Huwebes, Marso 20, 2014

The Rhetoric of Cancer

by Dennis Betito Jr.
2013-14724

Cancer, medically known as malignant neoplasia, is one of the few diseases I really fear. Part because my family's history on both sides (My mother accrued thyroid cancer when I was about 4 years old.), part because of my sheer awe for the extremely unique way it can destroy a person's body. Cells growing and dividing uncontrollably felt like an ironic - if not poetic, way to die.

Of course, my interest in cancer pushes me to learn more about its diagnosis procedures and medications. Rhetoric of Cancer tackled this really diverse topic and gave it a simple voice. It tackles the apathy people display towards the cancer in themselves. Technically, cancer is a part of them, and we know about how everybody wants everyone to learn to accept themselves. People accepted the cancer, and wondered why they ever fought it in the first place.

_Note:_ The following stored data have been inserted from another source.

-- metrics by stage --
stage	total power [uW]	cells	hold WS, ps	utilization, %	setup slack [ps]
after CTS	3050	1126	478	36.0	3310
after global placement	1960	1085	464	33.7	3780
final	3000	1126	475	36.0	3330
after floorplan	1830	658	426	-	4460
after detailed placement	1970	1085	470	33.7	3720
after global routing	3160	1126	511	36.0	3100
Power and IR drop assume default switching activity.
==> design.v <==
module result_mux (
    input [31:0] ALUResultW, ReadDataW, PCPlusW,
    input [1:0] ResultSrcW,
    output [31:0] ResultW
);
    assign ResultW = ResultSrcW[1] ? PCPlusW : (ResultSrcW[0] ? ReadDataW : ALUResultW);
endmodule
==> run.sh <==
#!/bin/bash
# OpenROAD 26Q1-2900-gdf79404cd8, Yosys 0.63+post, stock flow scripts
make -C /OpenROAD-flow-scripts/flow DESIGN_CONFIG=/design/flow/config.mk WORK_HOME=/design/flow/orfs finish
==> config.mk <==
export PLATFORM = sky130hd
export DESIGN_NAME = result_mux
export DESIGN_NICKNAME = result_mux
export VERILOG_FILES = /design/flow/design.v
export SDC_FILE = /design/flow/constraint.sdc
export NUM_CORES = 4
export LEC_CHECK = 1
export CORE_AREA = 10 10 88 88
export DIE_AREA = 0 0 98 98
==> constraint.sdc <==
current_design result_mux

set clk_period 1.0
set clk_io_pct 0.2

create_clock -name clk0 -period $clk_period

set non_clock_inputs [all_inputs -no_clocks]
set_input_delay [expr $clk_period * $clk_io_pct] -clock clk0 $non_clock_inputs
set_output_delay [expr $clk_period * $clk_io_pct] -clock clk0 [all_outputs]
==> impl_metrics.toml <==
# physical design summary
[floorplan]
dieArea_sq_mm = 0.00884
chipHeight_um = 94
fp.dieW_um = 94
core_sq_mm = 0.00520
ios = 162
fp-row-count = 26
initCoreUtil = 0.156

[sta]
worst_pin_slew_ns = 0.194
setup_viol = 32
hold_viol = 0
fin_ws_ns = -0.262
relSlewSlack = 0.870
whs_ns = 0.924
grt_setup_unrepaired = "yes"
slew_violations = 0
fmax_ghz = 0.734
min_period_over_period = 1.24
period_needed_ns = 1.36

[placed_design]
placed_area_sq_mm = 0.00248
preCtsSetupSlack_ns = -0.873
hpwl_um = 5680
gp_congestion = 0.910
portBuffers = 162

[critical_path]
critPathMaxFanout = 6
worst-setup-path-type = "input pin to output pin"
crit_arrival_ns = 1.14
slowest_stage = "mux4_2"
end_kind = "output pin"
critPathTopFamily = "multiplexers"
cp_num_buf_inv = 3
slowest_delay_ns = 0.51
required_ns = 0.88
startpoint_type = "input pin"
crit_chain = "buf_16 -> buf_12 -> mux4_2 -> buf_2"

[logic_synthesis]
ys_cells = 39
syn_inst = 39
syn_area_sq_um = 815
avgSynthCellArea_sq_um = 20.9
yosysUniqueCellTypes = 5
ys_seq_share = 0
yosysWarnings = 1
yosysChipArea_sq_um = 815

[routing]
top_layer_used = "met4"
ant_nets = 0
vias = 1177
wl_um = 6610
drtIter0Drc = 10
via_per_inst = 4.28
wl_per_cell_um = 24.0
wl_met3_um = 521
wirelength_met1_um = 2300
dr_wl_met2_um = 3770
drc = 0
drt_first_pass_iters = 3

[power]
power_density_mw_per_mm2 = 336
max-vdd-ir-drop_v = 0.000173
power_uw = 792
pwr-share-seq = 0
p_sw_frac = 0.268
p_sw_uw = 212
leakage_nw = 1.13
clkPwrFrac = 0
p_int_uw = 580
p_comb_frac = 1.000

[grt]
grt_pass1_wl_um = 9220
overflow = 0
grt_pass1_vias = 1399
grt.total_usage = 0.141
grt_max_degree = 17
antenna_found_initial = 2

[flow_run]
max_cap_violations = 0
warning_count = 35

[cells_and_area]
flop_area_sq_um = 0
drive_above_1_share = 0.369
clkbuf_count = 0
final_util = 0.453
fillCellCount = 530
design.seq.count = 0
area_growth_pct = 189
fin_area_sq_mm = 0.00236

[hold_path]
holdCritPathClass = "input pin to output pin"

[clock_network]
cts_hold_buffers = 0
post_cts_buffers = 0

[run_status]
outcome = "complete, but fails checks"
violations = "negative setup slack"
### ./config.mk
export PLATFORM = sky130hd
export DESIGN_NAME = GameBooster
export DESIGN_NICKNAME = GameBooster
export VERILOG_FILES = /design/flow/design.v
export SDC_FILE = /design/flow/constraint.sdc
export NUM_CORES = 4
export LEC_CHECK = 1
export CORE_UTILIZATION = 40
### ./constraint.sdc
current_design GameBooster

set clk_period 6.9
set clk_io_pct 0.2

create_clock -name clk0 -period $clk_period [get_ports {clk}]

set non_clock_inputs [all_inputs -no_clocks]
set_input_delay [expr $clk_period * $clk_io_pct] -clock clk0 $non_clock_inputs
set_output_delay [expr $clk_period * $clk_io_pct] -clock clk0 [all_outputs]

On a similar note, I would like to quote John Green's The Fault in Our Stars, a heart warming/wrenching book about teenage cancer patients: "What am I at war with? My cancer. And what is my cancer? My cancer is me. The tumors are made of me. They're made of me as surely as my brain and my heart is made of me. It is a civil war with a predetermined winner." Cancer is almost always terminal. When it's "cured", the patient has to undergo medication for months, and sometimes, even years. Maybe succumbing to it, accepting it, and just continuing to live is the best option.

Of course, I may never have to make a choice between living with cancer and living on medications for the rest of my life. I hope I will never have to.